Irish society has become increasingly secular. However, for large swathes of the population God, or Garth as he is often referred to, retains a prominent presence. He has friends in low places, but seemingly not high, as plans for five days of scheduled summer worship were postponed last year due to protests from local heathens.


Ireland’s favourite word can be used in numerous scenarios. Some examples are below:

  1. ‘How are you?’
    ‘I’m grand.’
  1. ‘Would you like a cup of tea?’
  1. ‘My God! That looks broken!’
    ‘Sure, I’m grand.’
  1. ‘Shite! North Korea has launched their nukes!’
    ‘Sure, it’ll be grand.’

If an Irish person doesn’t think it’ll be grand you should be very worried.

Government, The Fecking – See also Fianna Fail & Fine Gael.

H is forHaughey, Charles J.

The last High King of Ireland; Haughey ruled the plebs on horseback from his private island off the West coast. Even in death he remains a polarising figure. He was a great man/power crazy sociopath/grand. [Apply as applicable].

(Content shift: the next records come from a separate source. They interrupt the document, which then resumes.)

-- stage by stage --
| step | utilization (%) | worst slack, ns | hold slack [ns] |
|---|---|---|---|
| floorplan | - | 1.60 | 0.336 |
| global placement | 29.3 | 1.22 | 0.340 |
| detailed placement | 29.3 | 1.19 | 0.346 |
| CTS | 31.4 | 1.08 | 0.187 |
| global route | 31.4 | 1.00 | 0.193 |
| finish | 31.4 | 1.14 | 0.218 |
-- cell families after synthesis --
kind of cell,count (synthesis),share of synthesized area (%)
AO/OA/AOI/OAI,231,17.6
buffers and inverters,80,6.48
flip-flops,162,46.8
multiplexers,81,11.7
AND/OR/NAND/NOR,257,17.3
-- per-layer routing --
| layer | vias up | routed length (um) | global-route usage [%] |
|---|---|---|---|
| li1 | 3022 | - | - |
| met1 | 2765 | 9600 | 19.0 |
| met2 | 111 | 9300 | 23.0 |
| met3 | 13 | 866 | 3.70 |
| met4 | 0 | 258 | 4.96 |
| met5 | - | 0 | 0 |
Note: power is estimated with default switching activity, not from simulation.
[src/rtl/fetch_buffer.sv]
// Instruction fetch stage: owns the PC, keeps one memory read in flight and
// queues returned words with their next-PC for decode (show-ahead FIFO).
//   state     | meaning
//   S_IDLE    | no request outstanding; may issue one
//   S_WAIT    | request outstanding; response gets pushed
//   S_DISCARD | request outstanding but made stale by a redirect; response dropped
module fetch_buffer #(
    parameter logic [15:0] RESET_PC = 16'h3000,
    parameter int          DEPTH    = 4
) (
    input  logic                     clock,
    input  logic                     reset,
    input  logic                     enable_fetch,
    input  logic                     enable_updatePC,
    input  logic                     br_taken,
    input  logic [15:0]              taddr,
    output logic                     instrmem_rd,
    output logic [15:0]              pc,
    input  logic                     imem_valid,
    input  logic [15:0]              imem_data,
    input  logic                     instr_pop,
    output logic                     instr_valid,
    output logic [15:0]              instr_dout,
    output logic [15:0]              npc_out,
    output logic [$clog2(DEPTH):0]   fifo_count
);
    localparam int            AW   = $clog2(DEPTH);
    localparam logic [AW:0]   FULL = (AW + 1)'(DEPTH);

    localparam logic [1:0] S_IDLE    = 2'd0;
    localparam logic [1:0] S_WAIT    = 2'd1;
    localparam logic [1:0] S_DISCARD = 2'd2;

    logic [1:0]    state_q, state_d;
    logic [15:0]   pc_q, pc_d;
    logic [15:0]   req_npc_q, req_npc_d;
    logic [AW:0]   count_q, count_d;
    logic [AW-1:0] wr_ptr_q, wr_ptr_d;
    logic [AW-1:0] rd_ptr_q, rd_ptr_d;
    logic [15:0]   instr_mem_q [DEPTH];
    logic [15:0]   npc_mem_q   [DEPTH];

    logic redirect;
    logic fifo_empty;
    logic fifo_full;
    logic push;
    logic pop;

    assign redirect   = br_taken & enable_updatePC;
    assign fifo_empty = (count_q == '0);
    assign fifo_full  = (count_q == FULL);

    // Gated by reset so no request escapes while the block is held in reset.
    assign instrmem_rd = reset & (state_q == S_IDLE) & enable_fetch & ~fifo_full & ~redirect;
    assign push        = (state_q == S_WAIT) & imem_valid & ~redirect;
    assign pop         = instr_pop & ~fifo_empty & ~redirect;

    always_comb begin
        state_d = state_q;
        case (state_q)
            S_IDLE:    if (instrmem_rd) state_d = S_WAIT;
            S_WAIT: begin
                if (imem_valid)    state_d = S_IDLE;
                else if (redirect) state_d = S_DISCARD;
            end
            S_DISCARD: if (imem_valid) state_d = S_IDLE;
            default:   state_d = S_IDLE;
        endcase
    end

    always_comb begin
        pc_d      = pc_q;
        req_npc_d = req_npc_q;
        if (redirect) begin
            pc_d = taddr;
        end else if (instrmem_rd) begin
            pc_d      = pc_q + 16'd1;
            req_npc_d = pc_q + 16'd1;
        end
    end

    always_comb begin
        count_d  = count_q;
        wr_ptr_d = wr_ptr_q;
        rd_ptr_d = rd_ptr_q;
        if (redirect) begin
            count_d  = '0;
            wr_ptr_d = '0;
            rd_ptr_d = '0;
        end else begin
            if (push) wr_ptr_d = wr_ptr_q + AW'(1);
            if (pop)  rd_ptr_d = rd_ptr_q + AW'(1);
            if (push && !pop)      count_d = count_q + (AW + 1)'(1);
            else if (!push && pop) count_d = count_q - (AW + 1)'(1);
        end
    end

    always_ff @(posedge clock or negedge reset) begin
        if (!reset) begin
            state_q   <= S_IDLE;
            pc_q      <= RESET_PC;
            req_npc_q <= '0;
            count_q   <= '0;
            wr_ptr_q  <= '0;
            rd_ptr_q  <= '0;
        end else begin
            state_q   <= state_d;
            pc_q      <= pc_d;
            req_npc_q <= req_npc_d;
            count_q   <= count_d;
            wr_ptr_q  <= wr_ptr_d;
            rd_ptr_q  <= rd_ptr_d;
        end
    end

    // Storage needs no reset: entries are only visible through count_q.
    always_ff @(posedge clock) begin
        if (push) begin
            instr_mem_q[wr_ptr_q] <= imem_data;
            npc_mem_q[wr_ptr_q]   <= req_npc_q;
        end
    end

    assign pc          = pc_q;
    assign fifo_count  = count_q;
    assign instr_valid = ~fifo_empty;
    assign instr_dout  = fifo_empty ? 16'h0 : instr_mem_q[rd_ptr_q];
    assign npc_out     = fifo_empty ? 16'h0 : npc_mem_q[rd_ptr_q];
endmodule
==> config.mk <==
export PLATFORM = sky130hd
export DESIGN_NAME = template_matcher
export DESIGN_NICKNAME = d
export VERILOG_FILES = /design/src/rtl/template_matcher.sv
export SDC_FILE = /design/constraint.sdc
export NUM_CORES = 1
export LEC_CHECK = 0
export ABC_AREA = 1
export BUFFER_PORTS_ARGS = -buffer_cell sky130_fd_sc_hd__buf_2
export CAP_MARGIN = 25
export CORE_ASPECT_RATIO = 1.1
export CORE_MARGIN = 5
export CORE_UTILIZATION = 43
export CTS_CLUSTER_DIAMETER = 150
export DETAILED_ROUTE_END_ITERATION = 12
export GPL_TIMING_DRIVEN = 0
export PLACE_DENSITY = 0.65
export SYNTH_ARGS = -nofsm -noshare
export SYNTH_HDL_FRONTEND = slang
export SYNTH_SLANG_ARGS = --single-unit
==> constraint.sdc <==
create_clock -name clk -period 1.64 [get_ports clk]
set_input_delay 0.328 -clock clk [delete_from_list [all_inputs] [get_ports clk]]
set_output_delay 0.328 -clock clk [all_outputs]
set_load 0.01 [all_outputs]
==> src/rtl/template_matcher.sv <==
// template_matcher: scores one stored binary character against NUM_TPL binary templates
// by pixel agreement count and reports the best template, its score and a threshold flag.
module template_matcher #(
   parameter int PIX_COUNT = 1024,
   parameter int NUM_TPL   = 16,
   parameter int RD_LAT    = 1,
   parameter int THRESH    = 800,
   localparam int SCORE_W  = $clog2(PIX_COUNT + 1)
) (
   input  logic               clk,
   input  logic               reset,
   input  logic               start,
   input  logic               char_pix,
   input  logic               tpl_pix,
   output logic               rd_en,
   output logic [15:0]        pix_addr,
   output logic [3:0]         tpl_sel,
   output logic               busy,
   output logic               done,
   output logic [3:0]         best_idx,
   output logic [SCORE_W-1:0] best_score,
   output logic               match_ok
);
   typedef enum logic [2:0] {IDLE, SCAN, DRAIN, CMP, DONE} state_t;
   state_t state, state_nx;
   logic [SCORE_W-1:0] score, cand;
   logic [RD_LAT-1:0] dly;
   logic [1:0] drain_cnt;
   logic accept, last_pix, last_drain, last_tpl, take, agree;
   assign accept     = state == IDLE && start;
   assign last_pix   = pix_addr == 16'(PIX_COUNT - 1);
   assign last_drain = drain_cnt == 2'(RD_LAT - 1);
   assign last_tpl   = tpl_sel == 4'(NUM_TPL - 1);
   // template 0 always loads; later ones only on a strict win so ties keep the lower index
   assign take       = tpl_sel == 4'd0 || score > best_score;
   assign cand       = take ? score : best_score;
   assign agree      = dly[RD_LAT-1] && char_pix == tpl_pix && score != SCORE_W'(PIX_COUNT);
   always_ff @(posedge clk or negedge reset)
      if (!reset) state <= IDLE;
      else state <= state_nx;
   always_comb begin
      state_nx = state;
      rd_en = 1'b0;
      busy = 1'b0;
      done = 1'b0;
      case (state)
         IDLE:  state_nx = start ? SCAN : IDLE;
         SCAN:  begin rd_en = 1'b1; busy = 1'b1; state_nx = last_pix ? DRAIN : SCAN; end
         DRAIN: begin busy = 1'b1; state_nx = last_drain ? CMP : DRAIN; end
         CMP:   begin busy = 1'b1; state_nx = last_tpl ? DONE : SCAN; end
         DONE:  begin done = 1'b1; state_nx = IDLE; end
         default: state_nx = IDLE;
      endcase
   end
   always_ff @(posedge clk or negedge reset)
      if (!reset) begin
         pix_addr <= '0;
         tpl_sel <= '0;
         score <= '0;
         dly <= '0;
         drain_cnt <= '0;
         best_idx <= '0;
         best_score <= '0;
         match_ok <= 1'b0;
      end else begin
         dly[0] <= rd_en;
         for (int i = 1; i < RD_LAT; i++) dly[i] <= dly[i-1];
         drain_cnt <= state == DRAIN ? drain_cnt + 2'd1 : 2'd0;
         if (accept || state == CMP) score <= '0;
         else if (agree) score <= score + 1'b1;
         if (accept) begin
            pix_addr <= '0;
            tpl_sel <= '0;
         end else if (state == SCAN && !last_pix) begin
            pix_addr <= pix_addr + 16'd1;
         end else if (state == CMP && !last_tpl) begin
            pix_addr <= '0;
            tpl_sel <= tpl_sel + 4'd1;
         end
         if (state == CMP && take) begin
            best_idx <= tpl_sel;
            best_score <= score;
         end
         if (state == CMP && last_tpl) match_ok <= int'(cand) >= THRESH;
      end
endmodule
File: src/rtl/regfile_wr_arbiter.sv
// Two-requester round-robin write arbiter feeding a register file write port.
// Grants are combinational; the winning write is registered one cycle toward the file.
`timescale 1ns/1ps
module regfile_wr_arbiter #(
  parameter int DATA_W = 8,
  parameter int ADDR_W = 3
) (
  input  logic              clk,
  input  logic              rst_n,
  input  logic              en,
  input  logic              a_req,
  input  logic [ADDR_W-1:0] a_addr,
  input  logic [DATA_W-1:0] a_data,
  output logic              a_gnt,
  input  logic              b_req,
  input  logic [ADDR_W-1:0] b_addr,
  input  logic [DATA_W-1:0] b_data,
  output logic              b_gnt,
  output logic              rf_we,
  output logic [ADDR_W-1:0] rf_waddr,
  output logic [DATA_W-1:0] rf_wdata,
  output logic [7:0]        cnt_a,
  output logic [7:0]        cnt_b,
  output logic              last_gnt
);

  logic              rf_we_q,    rf_we_d;
  logic [ADDR_W-1:0] rf_waddr_q, rf_waddr_d;
  logic [DATA_W-1:0] rf_wdata_q, rf_wdata_d;
  logic [7:0]        cnt_a_q,    cnt_a_d;
  logic [7:0]        cnt_b_q,    cnt_b_d;
  logic              last_gnt_q, last_gnt_d;

  // Grant selection; under contention the side that did not win last time goes first.
  always_comb begin
    a_gnt = 1'b0;
    b_gnt = 1'b0;
    if (rst_n && en) begin
      if (a_req && b_req) begin
        a_gnt = last_gnt_q;
        b_gnt = ~last_gnt_q;
      end else begin
        a_gnt = a_req;
        b_gnt = b_req;
      end
    end else begin
      a_gnt = 1'b0;
      b_gnt = 1'b0;
    end
  end

  // Next-state for the registered write port, counters and priority pointer.
  always_comb begin
    rf_we_d    = 1'b0;
    rf_waddr_d = rf_waddr_q;
    rf_wdata_d = rf_wdata_q;
    cnt_a_d    = cnt_a_q;
    cnt_b_d    = cnt_b_q;
    last_gnt_d = last_gnt_q;
    if (a_req && a_gnt) begin
      rf_we_d    = 1'b1;
      rf_waddr_d = a_addr;
      rf_wdata_d = a_data;
      cnt_a_d    = cnt_a_q + 8'd1;
      last_gnt_d = 1'b0;
    end else if (b_req && b_gnt) begin
      rf_we_d    = 1'b1;
      rf_waddr_d = b_addr;
      rf_wdata_d = b_data;
      cnt_b_d    = cnt_b_q + 8'd1;
      last_gnt_d = 1'b1;
    end else begin
      rf_we_d = 1'b0;
    end
  end

  // State registers; reset leaves A with first priority and kills any pending write.
  always_ff @(posedge clk or negedge rst_n) begin
    if (!rst_n) begin
      rf_we_q    <= 1'b0;
      rf_waddr_q <= {ADDR_W{1'b0}};
      rf_wdata_q <= {DATA_W{1'b0}};
      cnt_a_q    <= 8'd0;
      cnt_b_q    <= 8'd0;
      last_gnt_q <= 1'b1;
    end else begin
      rf_we_q    <= rf_we_d;
      rf_waddr_q <= rf_waddr_d;
      rf_wdata_q <= rf_wdata_d;
      cnt_a_q    <= cnt_a_d;
      cnt_b_q    <= cnt_b_d;
      last_gnt_q <= last_gnt_d;
    end
  end

  assign rf_we    = rf_we_q;
  assign rf_waddr = rf_waddr_q;
  assign rf_wdata = rf_wdata_q;
  assign cnt_a    = cnt_a_q;
  assign cnt_b    = cnt_b_q;
  assign last_gnt = last_gnt_q;

endmodule
$ cat src/rtl/clkdiv_pkg.sv
// Shared definitions for the clock divider bank: mode encoding and reset terminal count.
package clkdiv_pkg;

  typedef enum logic {
    MODE_TOGGLE = 1'b0,
    MODE_PULSE  = 1'b1
  } mode_e;

  localparam int unsigned DIV_RST_DEFAULT = 900000;

endpackage

$ cat src/rtl/clkdiv_chan.sv
// One divider channel: counter, active and shadow (div, mode) pairs, registered output.
module clkdiv_chan
  import clkdiv_pkg::*;
#(
  parameter int unsigned CNT_W   = 24,
  parameter int unsigned DIV_RST = DIV_RST_DEFAULT
) (
  input  logic             clk_i,
  input  logic             clr_i,
  input  logic             en_i,
  input  logic             wr_i,
  input  logic [CNT_W-1:0] wr_div_i,
  input  logic             wr_mode_i,
  output logic             div_out_o,
  output logic             pend_o
);

  localparam logic [CNT_W-1:0] DivRst = CNT_W'(DIV_RST);

  logic [CNT_W-1:0] cnt_q, cnt_d;
  logic [CNT_W-1:0] div_act_q, div_act_d;
  logic [CNT_W-1:0] div_sh_q, div_sh_d;
  mode_e            mode_act_q, mode_act_d;
  mode_e            mode_sh_q, mode_sh_d;
  logic             pend_q, pend_d;
  logic             out_q, out_d;
  logic             term;
  mode_e            wr_mode;

  assign wr_mode = mode_e'(wr_mode_i);
  assign term    = en_i && (cnt_q == div_act_q);

  // Next-state: counting, output generation, and the shadow/active reload rules.
  always_comb begin
    cnt_d      = cnt_q;
    div_act_d  = div_act_q;
    div_sh_d   = div_sh_q;
    mode_act_d = mode_act_q;
    mode_sh_d  = mode_sh_q;
    pend_d     = pend_q;
    out_d      = out_q;

    if (!en_i) begin
      cnt_d = '0;
      out_d = 1'b0;
      // Nothing is running, so a write can take effect at once.
      if (wr_i) begin
        div_act_d  = wr_div_i;
        mode_act_d = wr_mode;
        div_sh_d   = wr_div_i;
        mode_sh_d  = wr_mode;
        pend_d     = 1'b0;
      end
    end else begin
      cnt_d = term ? '0 : cnt_q + 1'b1;
      if (mode_act_q == MODE_TOGGLE) begin
        out_d = term ? ~out_q : out_q;
      end else begin
        out_d = term;
      end

      if (term) begin
        // Reload only at a period boundary so no output period is cut short.
        if (wr_i) begin
          div_act_d  = wr_div_i;
          mode_act_d = wr_mode;
          div_sh_d   = wr_div_i;
          mode_sh_d  = wr_mode;
          pend_d     = 1'b0;
          if (wr_mode != mode_act_q) out_d = 1'b0;
        end else if (pend_q) begin
          div_act_d  = div_sh_q;
          mode_act_d = mode_sh_q;
          pend_d     = 1'b0;
          if (mode_sh_q != mode_act_q) out_d = 1'b0;
        end
      end else if (wr_i) begin
        div_sh_d  = wr_div_i;
        mode_sh_d = wr_mode;
        pend_d    = 1'b1;
      end
    end
  end

  // State registers with synchronous reset; a write coincident with clr is dropped.
  always_ff @(posedge clk_i) begin
    if (clr_i) begin
      cnt_q      <= '0;
      div_act_q  <= DivRst;
      div_sh_q   <= DivRst;
      mode_act_q <= MODE_TOGGLE;
      mode_sh_q  <= MODE_TOGGLE;
      pend_q     <= 1'b0;
      out_q      <= 1'b0;
    end else begin
      cnt_q      <= cnt_d;
      div_act_q  <= div_act_d;
      div_sh_q   <= div_sh_d;
      mode_act_q <= mode_act_d;
      mode_sh_q  <= mode_sh_d;
      pend_q     <= pend_d;
      out_q      <= out_d;
    end
  end

  assign div_out_o = out_q;
  assign pend_o    = pend_q;

endmodule

$ cat src/rtl/clkdiv_bank.sv
// Bank of independent clock dividers sharing a free-running prescaler and a write port.
module clkdiv_bank
  import clkdiv_pkg::*;
#(
  parameter int unsigned N_CH    = 4,
  parameter int unsigned CNT_W   = 24,
  parameter int unsigned PRE_W   = 23,
  parameter int unsigned DIV_RST = DIV_RST_DEFAULT,
  localparam int unsigned CH_W   = (N_CH > 1) ? $clog2(N_CH) : 1
) (
  input  logic             clk,
  input  logic             clr,
  input  logic [N_CH-1:0]  en,
  input  logic             wr_en,
  input  logic [CH_W-1:0]  wr_ch,
  input  logic [CNT_W-1:0] wr_div,
  input  logic             wr_mode,
  output logic [N_CH-1:0]  div_out,
  output logic [N_CH-1:0]  pend,
  output logic [PRE_W-1:0] taps
);

  logic [PRE_W-1:0] pre_q, pre_d;
  logic [N_CH-1:0]  wr_sel;

  // Prescaler wraps naturally from all-ones to zero.
  always_comb begin
    pre_d = pre_q + 1'b1;
  end

  // Prescaler register.
  always_ff @(posedge clk) begin
    if (clr) begin
      pre_q <= '0;
    end else begin
      pre_q <= pre_d;
    end
  end

  assign taps = pre_q;

  // Write decode; a wr_ch of N_CH or more matches no channel and is ignored.
  always_comb begin
    wr_sel = '0;
    for (int unsigned i = 0; i < N_CH; i++) begin
      wr_sel[i] = wr_en && (32'(wr_ch) == i);
    end
  end

  for (genvar g = 0; g < N_CH; g++) begin : g_chan
    clkdiv_chan #(
      .CNT_W   (CNT_W),
      .DIV_RST (DIV_RST)
    ) u_chan (
      .clk_i     (clk),
      .clr_i     (clr),
      .en_i      (en[g]),
      .wr_i      (wr_sel[g]),
      .wr_div_i  (wr_div),
      .wr_mode_i (wr_mode),
      .div_out_o (div_out[g]),
      .pend_o    (pend[g])
    );
  end

endmodule

$ cat config.mk
export PLATFORM = sky130hd
export DESIGN_NAME = clkdiv_bank
export DESIGN_NICKNAME = d
export VERILOG_FILES = /design/src/rtl/clkdiv_pkg.sv /design/src/rtl/clkdiv_chan.sv /design/src/rtl/clkdiv_bank.sv
export SDC_FILE = /design/constraint.sdc
export NUM_CORES = 1
export LEC_CHECK = 0
export CORE_MARGIN = 3
export CORE_UTILIZATION = 40
export CTS_CLUSTER_DIAMETER = 60
export DETAILED_ROUTE_END_ITERATION = 6
export HOLD_SLACK_MARGIN = 0.15
export PLACE_DENSITY_LB_ADDON = 0.2
export SLEW_MARGIN = 0
export SYNTH_ARGS = -nofsm -noshare
export SYNTH_HDL_FRONTEND = slang
export SYNTH_HIERARCHICAL = 1
export SYNTH_SLANG_ARGS = --single-unit
$ cat constraint.sdc
create_clock -name clk -period 2.16 [get_ports clk]
set_clock_uncertainty 0.15 [all_clocks]
set_input_delay 0.54 -clock clk [delete_from_list [all_inputs] [get_ports clk]]
set_output_delay 0.54 -clock clk [all_outputs]
set_load 0.01 [all_outputs]
==> impl_summary.log, run 1 <==
[metrics] run status: finished clean
[metrics] worst path buffer plus inverter count: 1
[metrics] most utilized layer in the global route result: met2
[metrics] fmax: 469 MHz
[metrics] Row Count: 72
[metrics] CTS root buffer: clkbuf_16
[metrics] total count of hold-check failures in the final report: 0
[metrics] number of flops mapped to enable cells by yosys: 0
[metrics] initial antenna violation count: 0
[metrics] RSZ-0062 raised after global routing: no
[metrics] DR WL/cell: about 16 µm
[metrics] HPWL Detailed: ~27 mm
[metrics] kind of end point of the critical path: primary output
[metrics] global-route track usage on met1: between 20 and 25%
[metrics] fraction of met3 tracks used by global routing: between 2 and 2.5%
[metrics] dominant delay contributor by cell family on the critical path: buffers and inverters
[metrics] number of buffers on the longest clock path: 3
[metrics] IO Count: 65
[metrics] via count of the routed design: between 10000 and 15000
[metrics] required time worst endpoint: approximately 1.5 ns
[metrics] cell-by-cell trace of the critical path: clkdlybuf4s50_1
[metrics] Post-Synthesis Net Count: around 1700
[metrics] synthesized instance count: roughly 1700
[metrics] number of CTS-inserted buffers: 39
[metrics] category of the critical setup timing path: register to primary output
[metrics] synthesized area divided by synthesized cell count: between 9 and 10 µm²
[metrics] Die H: between 200 and 250 µm
[metrics] Syn Std Cell Area: about 0.016 mm²
[metrics] CTS tree: yes
[metrics] cts hold-fix bufs: 0
[metrics] largest net degree at the start of global routing: 48
[metrics] met2 demand-to-capacity share in global routing: between 30% and 40%
[metrics] cell area after placement: 0.0182 mm²
[metrics] biggest cell delay along the critical path: between 0.5 and 0.6 ns
[metrics] Layout Cells excl Fill: ~2400
[metrics] post-route design area: 0.0198 mm²
[metrics] Max Slew Vio Count: 0
[metrics] diode count: 0
[metrics] drc violations: 0
[metrics] warning count from the yosys run: 6
[metrics] Final TNS setup: 0 ns
[metrics] die outline area: 0.0421 mm²
[metrics] Tot GR Track Use: 18.2%
[metrics] prevailing post-synth register cell: dfxtp_1
[metrics] Reg clk slew, reported paths: around 0.050 ns
[metrics] wire length of the first global-routing pass: just over 60 mm
[metrics] fin nets: 1907
[metrics] Routed Antenna Nets: 0
[metrics] Final Hold Slack: approximately 0.24 ns
[metrics] Worst path slowest cell: clkdlybuf4s50_1
[metrics] worst path arrival time: ~1.4 ns
[metrics] post-synthesis async set-or-reset flop share: 0%
[metrics] cell leakage power: 8.24 nW
[metrics] relative slew slack: 59.3%
[metrics] measured slew at the worst slew-check pin: just over 0.6 ns
[metrics] proportion of layout cells with a drive suffix above 1: about a fifth
[metrics] Area Growth Syn to Fin: 24.9%
[metrics] Initial Utilization: between 40% and 50%
[metrics] Final GP Congestion: roughly 0.8
[metrics] fraction of the yosys area taken by sequential cells: between 40% and 50%
[metrics] 1st-pass router iterations: 5
[metrics] number of global-route vias before repair: about 12000
[metrics] endpoints failing setup: 0
[metrics] post-route worst setup slack: 0.0294 ns
[metrics] floorplan die width: just over 200 µm
[metrics] Cell Count Post-Placement: roughly 2300
[metrics] total congestion overflow after global routing: 0
[metrics] DR iter-0 viols: about 650
[metrics] Setup WS pre-CTS: -0.692 ns
[metrics] max-cap violations: 0
[metrics] Tightest Hold Check Type: input pin to register
[metrics] worst vdd rail ir drop: 0.579 mV
[metrics] final clock period utilization by the worst path: a little over nine tenths
[metrics] Vias per Instance: 4.99
[metrics] Buffers on Ports: 64
[metrics] core utilization of the finished layout: approximately 51%
[metrics] CTS H-Tree Depth: 2
[metrics] Final Power: 14.0 mW
[metrics] critical-path maximum fanout: 3
[metrics] Seq cells post-synth: between 300 and 400
[metrics] final routed wirelength across all metal layers: 39.1 mm
[metrics] Final Critical Period: 2.13 ns
[metrics] Yosys cell types: 52
[metrics] critical path launch point type: register
[metrics] Floorplan Core Area: between 0.03 and 0.04 mm²
[metrics] clk sink count: 327
[metrics] clock latency reported for the late side of the worst-skew pair: 0.52 ns
[metrics] Power Density: roughly 710 mW/mm²
## final timing paths
path,cells after the start,from,slack (ns),end
min reg2reg,1,g_chan[3].u_chan/cnt_q[0],0.33,g_chan[3].u_chan/cnt_q[0]
max reg2reg,5,taps[1],0.12,taps[22]
max,1,g_chan[1].u_chan/div_out_o,0.03,div_out[1]
min,2,clr,0.24,taps[11]
## cell usage after synthesis (2+ instances only)
library cell,n,area share [%]
or3_1,5,0.20
nor4_1,11,0.43
nor3_1,26,0.82
nand3b_1,4,0.19
and2_1,5,0.20
buf_1,7,0.17
mux2_4,36,3.4
xnor2_1,94,5.2
mux2_1,16,1.1
a21oi_1,14,0.44
and3_1,15,0.59
and4_1,19,1.0
a211o_1,44,2.4
nand4_2,4,0.32
buf_2,22,0.69
ha_1,5,0.39
a21boi_1,3,0.14
o211ai_1,4,0.19
or4b_1,2,0.13
nand2_1,27,0.64
a21oi_4,4,0.41
o21ai_2,4,0.22
xor2_1,112,6.2
nand3_1,39,1.2
or2_2,4,0.16
buf_6,4,0.28
a222oi_1,4,0.25
a211oi_1,4,0.19
dfxtp_1,327,41
nand4_1,33,1.3
nor2b_1,105,4.1
nor2_1,345,8.2
nor4_2,13,1.0
clkbuf_1,51,1.2
inv_1,23,0.54
mux2_2,49,3.5
o21ai_0,5,0.16
mux2i_1,156,9.8
nand2b_1,4,0.16
buf_4,5,0.24
## power breakdown
part	total [mW]	switching [mW]	internal, mW
logic	1.21	0.626	0.586
clock network	6.54	2.50	4.04
registers	6.25	0.0793	6.17
total	14.0	3.21	10.8
## flip-flops by register name, indices dropped and copies added, names as in the netlist
name                      cells
g_chan.u_chan/cnt_q          96
g_chan.u_chan/div_act_q      96
g_chan.u_chan/div_out_o       4
g_chan.u_chan/div_sh_q       96
g_chan.u_chan/mode_act_q      4
g_chan.u_chan/mode_sh_q       4
g_chan.u_chan/pend_o          4
taps                         23
## timing repair
item                       in CTS  in global routing
resized for setup              34                 29
setup endpoints to repair     122                142
gates cloned                    1                  3
pin swaps                       4                 10
setup buffers                   5                  6
## cell families after synthesis
kind of cell / after synthesis / synth area share, %
flip-flops: 327 / 41.3
XOR/XNOR: 206 / 11.4
AO/OA/AOI/OAI: 88 / 4.53
adder cells (fa/ha/maj): 5 / 0.394
AND/OR/NAND/NOR: 671 / 21.4
buffers and inverters: 112 / 3.13
multiplexers: 257 / 17.9
## cells in the final DEF (no fill, tap or decap), types with 5 or more instances in the layout
cell               n
nor3_1            24
clkbuf_8           8
nand2_1           27
clkbuf_16         43
mux2_1            16
mux2_4            36
o21ai_0            5
nor4_2            14
mux2i_1          153
and2_1             5
or3_1              5
and3_1            14
dfxtp_2            9
xnor2_1           94
nand4_1           33
nor2_1           344
xor2_1           112
dlymetal6s2s_1     9
a211o_1           44
nor2b_1          105
a21oi_1           13
inv_1             23
clkdlybuf4s50_1   35
mux2_2            49
dlygate4sd2_1     19
buf_4            163
and4_1            17
buf_12            17
nor4_1             9
nand3_1           39
dfxtp_1          318
clkinv_2           5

I is forIrish language, The

Despite the deceptive road signs, the Irish language is spoken only by select sub-section of Culchies in remote, wind lashed rural areas. Gaeilgeoirs, as they are known, are a superior class of Irish citizen who receive large, and justified, grants for producing books and TV programs that have no audience.

J is forJoyce, James

James Joyce
James Joyce is very disappointed in you.

     Like the Gaeilgeoirs, Joyce is famed for writing books that no one reads. Bloomsday is held each June in honour of his famed doorstop Ulysses. Locals don straw hats, tuck strategically dog-eared copies of the paperweight under their arm, and gad about playing at being cultured.

K is forKingdom, The

The Kingdom is the land of The Kerry Folk; the cutest hoors in all of Ireland. Some sociologists classify Kerry folk as a strain of common Culchie, but studies have shown they possess a unique ‘Cute’ gene. Kerry Folk adore money, shiny things, football, busloads of tourists and butter. Spend a week traversing The Kingdom and you’ll leave with a head full of glorious lake and mountain vistas and a wallet light of notes.

Keane, John B.

The late poet laureate and Faerie Prince of The Kerry Folk.

L is forLeprechauns

Contrary to popular belief leprechauns do exist. They do not, however, possess Lucky Charms or Pots of Gold.  Many leprechauns have successfully integrated into modern Irish society and established careers as award winning flat jockeys.

Land – See also Property

Liveline – See also Duffy, Joe

M is forMorrissey, Marty

Marty is the voice and face of state broadcaster RTE’s GAA coverage. He is also Ireland’s most eligible bachelor and the unofficial Crown Prince of Culchies. Marty’s breathtaking combination of radioactive fake tan and blinding white teeth have seen calls for him to be recognised as the eighth wonder of the world.


Irish Mammies are an internationally recognised phenomenon who will never allow anyone out without a jacket.